(Stored records)
-----

`config.mk`:
```
export PLATFORM = sky130hd
export DESIGN_NAME = coh_line_ctrl
export DESIGN_NICKNAME = d
export VERILOG_FILES = /design/src/rtl/coh_pkg.sv /design/src/rtl/coh_evt_arb.sv /design/src/rtl/coh_local_rules.sv /design/src/rtl/coh_snoop_rules.sv /design/src/rtl/coh_line_ctrl.sv
export SDC_FILE = /design/constraint.sdc
export NUM_CORES = 1
export LEC_CHECK = 0
export BUFFER_PORTS_ARGS = -buffer_cell sky130_fd_sc_hd__buf_4
export CAP_MARGIN = 0
export CORE_AREA = 2 2 42 44
export DETAILED_ROUTE_END_ITERATION = 6
export DIE_AREA = 0 0 44 46
export PLACE_DENSITY = 0.7
export SLEW_MARGIN = 5
export SYNTH_ARGS = -nofsm -noshare
export SYNTH_HDL_FRONTEND = slang
export SYNTH_SLANG_ARGS = --single-unit
```
`constraint.sdc`:
```
create_clock -name clk -period 1.91 [get_ports clk]
set_input_delay 0.382 -clock clk [delete_from_list [all_inputs] [get_ports clk]]
set_output_delay 0.382 -clock clk [all_outputs]
set_load 0.01 [all_outputs]
```
`src/rtl/coh_pkg.sv`:
```
package coh_pkg;

    typedef enum logic [2:0] {
        ST_I = 3'b000,
        ST_S = 3'b100,
        ST_E = 3'b110,
        ST_O = 3'b101,
        ST_M = 3'b111
    } line_st_e;

    localparam int unsigned ST_W     = 3;
    localparam int unsigned BIT_DIRTY = 0;

    typedef enum logic [1:0] {
        PR_READ  = 2'd0,
        PR_WRITE = 2'd1,
        PR_SWPF  = 2'd2,
        PR_HWPF  = 2'd3
    } proc_op_e;

    typedef enum logic [1:0] {
        RS_READ = 2'd0,
        RS_RDEX = 2'd1,
        RS_UPG  = 2'd2,
        RS_RSVD = 2'd3
    } rsp_op_e;

    typedef enum logic [2:0] {
        SN_READ  = 3'd0,
        SN_RDEX  = 3'd1,
        SN_UPG   = 3'd2,
        SN_INV   = 3'd3,
        SN_WRINV = 3'd4
    } snp_op_e;

    typedef enum logic [1:0] {
        BC_NONE = 2'd0,
        BC_READ = 2'd1,
        BC_RDEX = 2'd2,
        BC_UPG  = 2'd3
    } bus_cmd_e;

    typedef enum logic [1:0] {
        EV_NONE  = 2'd0,
        EV_SNOOP = 2'd1,
        EV_RESP  = 2'd2,
        EV_PROC  = 2'd3
    } ev_src_e;

    typedef struct packed {
        ev_src_e    src;
        logic [2:0] op;
        logic       shared;
    } ev_t;

    typedef struct packed {
        line_st_e nxt;
        bus_cmd_e cmd;
        logic     supply;
        logic     shr;
        logic     bad;
    } act_t;

endpackage

```
`src/rtl/coh_evt_arb.sv`:
```
module coh_evt_arb
    import coh_pkg::*;
(
    input  logic       proc_valid,
    input  logic [1:0] proc_op,
    input  logic       rsp_valid,
    input  logic [1:0] rsp_op,
    input  logic       rsp_shared,
    input  logic       snp_valid,
    input  logic [2:0] snp_op,
    output ev_t        ev
);
    always_comb begin
        ev = '{src: EV_NONE, op: 3'd0, shared: 1'b0};
        if (snp_valid) begin
            ev.src = EV_SNOOP;
            ev.op  = snp_op;
        end else if (rsp_valid) begin
            ev.src    = EV_RESP;
            ev.op     = {1'b0, rsp_op};
            ev.shared = rsp_shared;
        end else if (proc_valid) begin
            ev.src = EV_PROC;
            ev.op  = {1'b0, proc_op};
        end
    end
endmodule

```
`src/rtl/coh_local_rules.sv`:
```
module coh_local_rules
    import coh_pkg::*;
#(
    parameter bit HAS_OWNED    = 1'b1,
    parameter bit HAS_EXCL     = 1'b1,
    parameter bit USE_UPGRADES = 1'b1
) (
    input  line_st_e   cur,
    input  logic       is_resp,
    input  logic [1:0] op,
    input  logic       shared,
    output act_t       act
);
    localparam bus_cmd_e WR_SHARED_CMD = USE_UPGRADES ? BC_UPG : BC_RDEX;
    localparam rsp_op_e  WR_SHARED_ACK = USE_UPGRADES ? RS_UPG : RS_RDEX;

    proc_op_e pop;
    rsp_op_e  rop;

    assign pop = proc_op_e'(op);
    assign rop = rsp_op_e'(op);

    always_comb begin
        act = '{nxt: cur, cmd: BC_NONE, supply: 1'b0, shr: 1'b0, bad: 1'b0};
        if (!is_resp) begin
            unique case (cur)
                ST_I: begin
                    if (pop == PR_WRITE) act.cmd = BC_RDEX;
                    else                 act.cmd = BC_READ;
                end
                ST_S: begin
                    if (pop == PR_READ)       act.cmd = BC_NONE;
                    else if (pop == PR_WRITE) act.cmd = WR_SHARED_CMD;
                    else                      act.bad = 1'b1;
                end
                ST_E: begin
                    if (!HAS_EXCL)            act.bad = 1'b1;
                    else if (pop == PR_READ)  act.cmd = BC_NONE;
                    else if (pop == PR_WRITE) act.nxt = ST_M;
                    else                      act.bad = 1'b1;
                end
                ST_O: begin
                    if (!HAS_OWNED)           act.bad = 1'b1;
                    else if (pop == PR_READ)  act.cmd = BC_NONE;
                    else if (pop == PR_WRITE) act.cmd = WR_SHARED_CMD;
                    else                      act.bad = 1'b1;
                end
                ST_M: begin
                    if (pop == PR_SWPF || pop == PR_HWPF) act.bad = 1'b1;
                end
                default: act.bad = 1'b1;
            endcase
        end else begin
            unique case (cur)
                ST_I: begin
                    if (rop == RS_READ)
                        act.nxt = (HAS_EXCL && !shared) ? ST_E : ST_S;
                    else if (rop == RS_RDEX)
                        act.nxt = ST_M;
                    else
                        act.bad = 1'b1;
                end
                ST_S: begin
                    if (rop == WR_SHARED_ACK) act.nxt = ST_M;
                    else                      act.bad = 1'b1;
                end
                ST_O: begin
                    if (HAS_OWNED && rop == WR_SHARED_ACK) act.nxt = ST_M;
                    else                                   act.bad = 1'b1;
                end
                default: act.bad = 1'b1;
            endcase
        end
    end
endmodule

```
`src/rtl/coh_snoop_rules.sv`:
```
module coh_snoop_rules
    import coh_pkg::*;
#(
    parameter bit HAS_OWNED    = 1'b1,
    parameter bit HAS_EXCL     = 1'b1,
    parameter bit USE_UPGRADES = 1'b1
) (
    input  line_st_e   cur,
    input  logic [2:0] op,
    output act_t       act
);
    localparam line_st_e M_ON_READ = HAS_OWNED ? ST_O : ST_S;

    snp_op_e sop;
    logic    flush;

    assign sop   = snp_op_e'(op);
    assign flush = (sop == SN_INV) || (sop == SN_WRINV);

    always_comb begin
        act = '{nxt: cur, cmd: BC_NONE, supply: 1'b0, shr: 1'b0, bad: 1'b0};
        if (flush) begin
            act.nxt = ST_I;
        end else begin
            unique case (cur)
                ST_I: begin
                    if (sop == SN_READ || sop == SN_RDEX) act.nxt = ST_I;
                    else if (sop == SN_UPG && USE_UPGRADES) act.nxt = ST_I;
                    else act.bad = 1'b1;
                end
                ST_S: begin
                    if (sop == SN_READ) act.shr = HAS_EXCL;
                    else if (sop == SN_RDEX) act.nxt = ST_I;
                    else if (sop == SN_UPG && USE_UPGRADES) act.nxt = ST_I;
                    else act.bad = 1'b1;
                end
                ST_E: begin
                    if (!HAS_EXCL) act.bad = 1'b1;
                    else if (sop == SN_READ) begin
                        act.shr = 1'b1;
                        act.nxt = ST_S;
                    end else if (sop == SN_RDEX) act.nxt = ST_I;
                    else act.bad = 1'b1;
                end
                ST_O: begin
                    if (!HAS_OWNED) act.bad = 1'b1;
                    else if (sop == SN_READ) act.supply = 1'b1;
                    else if (sop == SN_RDEX) begin
                        act.supply = 1'b1;
                        act.nxt    = ST_I;
                    end else if (sop == SN_UPG) act.nxt = ST_I;
                    else act.bad = 1'b1;
                end
                ST_M: begin
                    if (sop == SN_READ) begin
                        act.supply = 1'b1;
                        act.nxt    = M_ON_READ;
                    end else if (sop == SN_RDEX) begin
                        act.supply = 1'b1;
                        act.nxt    = ST_I;
                    end else act.bad = 1'b1;
                end
                default: act.bad = 1'b1;
            endcase
        end
        if (act.bad) act.nxt = cur;
    end
endmodule

```
`src/rtl/coh_line_ctrl.sv`:
```
module coh_line_ctrl
    import coh_pkg::*;
#(
    parameter bit HAS_OWNED    = 1'b1,
    parameter bit HAS_EXCL     = 1'b1,
    parameter bit USE_UPGRADES = 1'b1
) (
    input  logic       clk,
    input  logic       rst_n,
    input  logic       proc_valid,
    input  logic [1:0] proc_op,
    input  logic       rsp_valid,
    input  logic [1:0] rsp_op,
    input  logic       rsp_shared,
    input  logic       snp_valid,
    input  logic [2:0] snp_op,
    output logic [2:0] line_state,
    output logic [1:0] bus_cmd,
    output logic       supply_data,
    output logic       assert_shared,
    output logic       illegal_evt,
    output logic       evt_done
);
    generate
        if (HAS_OWNED && !USE_UPGRADES) begin : g_bad_cfg
            $error("owned-state variant requires upgrade requests");
        end
    endgenerate

    ev_t      ev;
    act_t     act_loc;
    act_t     act_snp;
    act_t     act;
    line_st_e st_q;
    bus_cmd_e cmd_q;
    logic     supply_q;
    logic     shr_q;
    logic     bad_q;
    logic     done_q;
    logic     take;

    coh_evt_arb u_arb (
        .proc_valid (proc_valid),
        .proc_op    (proc_op),
        .rsp_valid  (rsp_valid),
        .rsp_op     (rsp_op),
        .rsp_shared (rsp_shared),
        .snp_valid  (snp_valid),
        .snp_op     (snp_op),
        .ev         (ev)
    );

    coh_local_rules #(
        .HAS_OWNED    (HAS_OWNED),
        .HAS_EXCL     (HAS_EXCL),
        .USE_UPGRADES (USE_UPGRADES)
    ) u_local (
        .cur     (st_q),
        .is_resp (ev.src == EV_RESP),
        .op      (ev.op[1:0]),
        .shared  (ev.shared),
        .act     (act_loc)
    );

    coh_snoop_rules #(
        .HAS_OWNED    (HAS_OWNED),
        .HAS_EXCL     (HAS_EXCL),
        .USE_UPGRADES (USE_UPGRADES)
    ) u_snoop (
        .cur (st_q),
        .op  (ev.op),
        .act (act_snp)
    );

    assign take = (ev.src != EV_NONE);
    assign act  = (ev.src == EV_SNOOP) ? act_snp : act_loc;

    // state register
    always_ff @(posedge clk) begin
        if (!rst_n)    st_q <= ST_I;
        else if (take) st_q <= act.bad ? st_q : act.nxt;
    end

    // output register
    always_ff @(posedge clk) begin
        if (!rst_n || !take) begin
            cmd_q    <= BC_NONE;
            supply_q <= 1'b0;
            shr_q    <= 1'b0;
            bad_q    <= 1'b0;
            done_q   <= 1'b0;
        end else begin
            cmd_q    <= act.bad ? BC_NONE : act.cmd;
            supply_q <= act.supply & ~act.bad;
            shr_q    <= act.shr & ~act.bad;
            bad_q    <= act.bad;
            done_q   <= 1'b1;
        end
    end

    assign line_state    = st_q;
    assign bus_cmd       = cmd_q;
    assign supply_data   = supply_q;
    assign assert_shared = shr_q;
    assign illegal_evt   = bad_q;
    assign evt_done      = done_q;
endmodule

```
==> results_tabular.tex, run 1 <==
\begin{tabular}{lr}
\hline
Metric & Value \\
\hline
\multicolumn{2}{l}{\textbf{Detailed routing}} \\
\quad Avg Vias per Cell & 5.81 \\
\quad Number of nets still failing antenna checks after routing & 0 \\
\quad Vias & 790 \\
\quad Routed Wire Length & 1870 um \\
\quad Detailed-route DRC error count & 0 \\
\quad 1st-iter DRT viols & 26 \\
\quad First drt pass iteration count & 4 \\
\quad Routed wirelength normalized by instance count & 13.8 um \\
\multicolumn{2}{l}{\textbf{STA}} \\
\quad Number of hold violations in the final report & 0 \\
\quad Post-Route Hold Slack & 0.435 ns \\
\quad Achievable frequency & 560 MHz \\
\quad RSZ-0062 raised after global routing & no \\
\quad Slew HR & 0.720 \\
\quad Final worst clock skew & 0.000694 ns \\
\quad Period minus WS final & 1.79 ns \\
\quad Slew Viols, Final & 0 \\
\quad Share of the cycle needed by the critical path after routing & 0.935 \\
\quad Sum of negative setup slack & 0 ns \\
\quad Transition at the pin with the smallest max-transition slack & 0.420 ns \\
\quad Number of setup violations in the final report & 0 \\
\multicolumn{2}{l}{\textbf{Synthesis}} \\
\quad Register bit count reported by yosys & 9 \\
\quad Asr flop ratio synth & 0 \\
\quad Average cell area after synthesis & 8.07 um2 \\
\quad Yosys Warn Count & 0 \\
\quad Count of flip-flops with a built-in enable after synthesis & 0 \\
\quad Total standard cell area after synthesis & 694 um2 \\
\quad Synth unique cells & 37 \\
\quad Post-synthesis cell count & 86 \\
\quad Share of the yosys chip area belonging to registers & 0.259 \\
\quad Post-Synthesis Net Count & 99 \\
\quad Most used flip-flop cell after synthesis & dfxtp\_1 \\
\multicolumn{2}{l}{\textbf{Worst hold path}} \\
\quad Class of the worst hold path & primary input to flop \\
\multicolumn{2}{l}{\textbf{Clocking}} \\
\quad H-tree depth reported by CTS & 1 \\
\quad Post-CTS Setup Bufs & 0 \\
\quad Hold\_buf cts & 0 \\
\quad Clock-pin slew reported for the worst setup and hold paths after clock tree synthesis & 0.06 ns \\
\quad TritonCTS Sinks & 9 \\
\quad Buffer depth of the longest clock path & 2 \\
\quad CTS tree & built \\
\quad Clock Root Buffer & clkbuf\_4 \\
\quad Number of gates resized after cts & 0 \\
\quad Worst-Skew Late Latency & 0.26 ns \\
\quad CTS Buf Count & 3 \\
\multicolumn{2}{l}{\textbf{Placed design}} \\
\quad HPWL after detailed placement & 1500 um \\
\quad Port Buffer Count & 21 \\
\quad Weighted congestion at the end of routability-driven global placement & 0.874 \\
\quad Cell total after placement & 132 \\
\multicolumn{2}{l}{\textbf{Finish}} \\
\quad Flip-flop and latch area & 180 um2 \\
\quad Post-route non-filler standard cell count & 136 \\
\quad \# nets final & 133 \\
\quad Multi-input gate area & 479 um2 \\
\quad Share of final-layout standard cells stronger than drive strength 1 & 0.387 \\
\quad Synth-to-Final Area Change & 38.0\% \\
\quad Fill cells & 155 \\
\quad Antenna diode count & 0 \\
\multicolumn{2}{l}{\textbf{Critical path}} \\
\quad Element type at the critical path start & flop \\
\quad Crit path DAT & 1.96 ns \\
\quad Req. time, crit path & 2.09 ns \\
\quad Endpoint type of the worst setup path & flop \\
\quad Peak fanout along the critical path & 8 \\
\quad Worst setup path category & flop to flop \\
\multicolumn{2}{l}{\textbf{Global routing}} \\
\quad Global-route wire length before repair & 2910 um \\
\quad Via count of the first global-routing pass & 705 \\
\quad GR Overflow Total & 0 \\
\quad Number of antenna violations at the first check in global routing & 0 \\
\quad Largest net degree at the start of global routing & 11 \\
\quad All-layer global routing usage & 0.198 \\
\multicolumn{2}{l}{\textbf{Outcome}} \\
\quad Status & complete, no violations \\
\multicolumn{2}{l}{\textbf{Pwr}} \\
\quad Pwr/cell area & 562 nW/um2 \\
\quad Static leakage power & 0.393 nW \\
\quad Worst supply voltage drop on vdd & 0.210 mV \\
\multicolumn{2}{l}{\textbf{Floorplanning}} \\
\quad Die boundary width & 44 um \\
\quad CORE AREA & 1610 um2 \\
\quad Floorplan die area & 2020 um2 \\
\quad Placement Rows & 15 \\
\quad Initial core utilization & 0.430 \\
\quad Chip height & 46 um \\
\quad I/O pin total & 22 \\
\multicolumn{2}{l}{\textbf{Job}} \\
\quad Total of max-cap violations & 0 \\
\hline
\end{tabular}
final timing paths:
kind                            slack (ns)             to           from  cells past startpoint
worst max-delay path                  0.12  line_state[2]  line_state[2]                      6
worst min-delay path                  0.43  line_state[0]          rst_n                      3
worst max register to register        0.12  line_state[2]  line_state[2]                      6
worst min register to register        0.56  line_state[0]  line_state[0]                      2
cell families (layout without fill, tap and decap cells):
family                 count (synthesis)  count (layout)  share of synthesized area
AOI/OAI and AO/OA                     33              33                      0.373
buffers and inverters                  6              39                     0.0504
and+or+nand+nor                       38              38                      0.317
DFF                                    9               9                      0.259
routing by layer:
layer	global-route usage	share of wire	vias up
met5	0	0	-
met4	0.121	0.013	0
met3	0.0278	0.037	4
met2	0.353	0.52	25
met1	0.220	0.43	366
li1	-	-	395
sequential cells by signal, summed over array words and instances (netlist names):
signal,cells
evt_done,1
illegal_evt,1
bus_cmd,2
assert_shared,1
supply_data,1
line_state,3
critical path: stages (launching register included):
cell      delay, ns
dfxtp_1        0.50
inv_1          0.10
o41ai_1        0.35
buf_4          0.17
inv_1          0.03
or3_1          0.38
a21boi_0       0.18
power breakdown:
part	internal (W)	leakage (nW)	switching (W)
Clock	0.0000803	0.0150	0.0000632
Sequential	0.000197	0.0735	0.0000125
Combinational	0.0000929	0.305	0.0000926
Yosys cell counts, types with 3 or more instances:
master,instances,share of area
nand2_1,11,0.059
nand3b_1,4,0.043
dfxtp_1,9,0.26
a21oi_1,7,0.050
nor4_1,3,0.027
o21ai_0,7,0.050
nor2b_1,3,0.027
nor2_1,4,0.022
inv_1,3,0.016
stage by stage:
stage | util | area [um2] | setup WS (ns) | total power, W
5_1_grt | 0.594 | 958 | 0.0275 | 0.000568
4_1_cts | 0.594 | 958 | 0.110 | 0.000544
6_report | 0.594 | 958 | 0.124 | 0.000538
3_3_place_gp | 0.578 | 932 | 0.00607 | 0.000396
3_5_place_dp | 0.578 | 932 | -0.00450 | 0.000397
2_1_floorplan | - | 694 | 0.174 | 0.000316
final cells by class:
type | instances | share of cell area
sequential | 9 | 0.188
tap | 17 | 0.0222
multi-input combinational | 71 | 0.500
timing repair buffer | 32 | 0.251
clock buffer | 4 | 0.0274
inverter | 3 | 0.0117
placed cells by master, fill, tap and decap left out, types with 3 or more instances in the layout:
master / count
o21ai_0: 7
inv_1: 3
clkbuf_4: 3
nor2b_1: 3
a21oi_1: 7
nor4_1: 3
nand3b_1: 4
nand2_1: 11
buf_4: 32
dfxtp_1: 9
nor2_1: 4
No activity file was read; power rests on OpenSTA's default activity.
==> run 2: changes to the inputs <==
==> constraint.sdc (replaced) <==
create_clock -name clk -period 1.91 [get_ports clk]
set_input_delay 0.191 -clock clk [delete_from_list [all_inputs] [get_ports clk]]
set_output_delay 0.191 -clock clk [all_outputs]
set_load 0.01 [all_outputs]
==> run 2 against run 1 <==
  * Die area unchanged
  * Critical path depth down 1
  * Clock power about the same
  * Clock-buffer cell count unchanged
  * Critical endpoint unchanged
  * Largest power group unchanged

-----

What to work on — Look above for the line containing "frequency & 560 MHz \\" and the line containing "Latency & 0.26 ns \\". Transcribe both, with the lines between them, exactly.

Your solution —
\quad Achievable frequency & 560 MHz \\
\quad RSZ-0062 raised after global routing & no \\
\quad Slew HR & 0.720 \\
\quad Final worst clock skew & 0.000694 ns \\
\quad Period minus WS final & 1.79 ns \\
\quad Slew Viols, Final & 0 \\
\quad Share of the cycle needed by the critical path after routing & 0.935 \\
\quad Sum of negative setup slack & 0 ns \\
\quad Transition at the pin with the smallest max-transition slack & 0.420 ns \\
\quad Number of setup violations in the final report & 0 \\
\multicolumn{2}{l}{\textbf{Synthesis}} \\
\quad Register bit count reported by yosys & 9 \\
\quad Asr flop ratio synth & 0 \\
\quad Average cell area after synthesis & 8.07 um2 \\
\quad Yosys Warn Count & 0 \\
\quad Count of flip-flops with a built-in enable after synthesis & 0 \\
\quad Total standard cell area after synthesis & 694 um2 \\
\quad Synth unique cells & 37 \\
\quad Post-synthesis cell count & 86 \\
\quad Share of the yosys chip area belonging to registers & 0.259 \\
\quad Post-Synthesis Net Count & 99 \\
\quad Most used flip-flop cell after synthesis & dfxtp\_1 \\
\multicolumn{2}{l}{\textbf{Worst hold path}} \\
\quad Class of the worst hold path & primary input to flop \\
\multicolumn{2}{l}{\textbf{Clocking}} \\
\quad H-tree depth reported by CTS & 1 \\
\quad Post-CTS Setup Bufs & 0 \\
\quad Hold\_buf cts & 0 \\
\quad Clock-pin slew reported for the worst setup and hold paths after clock tree synthesis & 0.06 ns \\
\quad TritonCTS Sinks & 9 \\
\quad Buffer depth of the longest clock path & 2 \\
\quad CTS tree & built \\
\quad Clock Root Buffer & clkbuf\_4 \\
\quad Number of gates resized after cts & 0 \\
\quad Worst-Skew Late Latency & 0.26 ns \\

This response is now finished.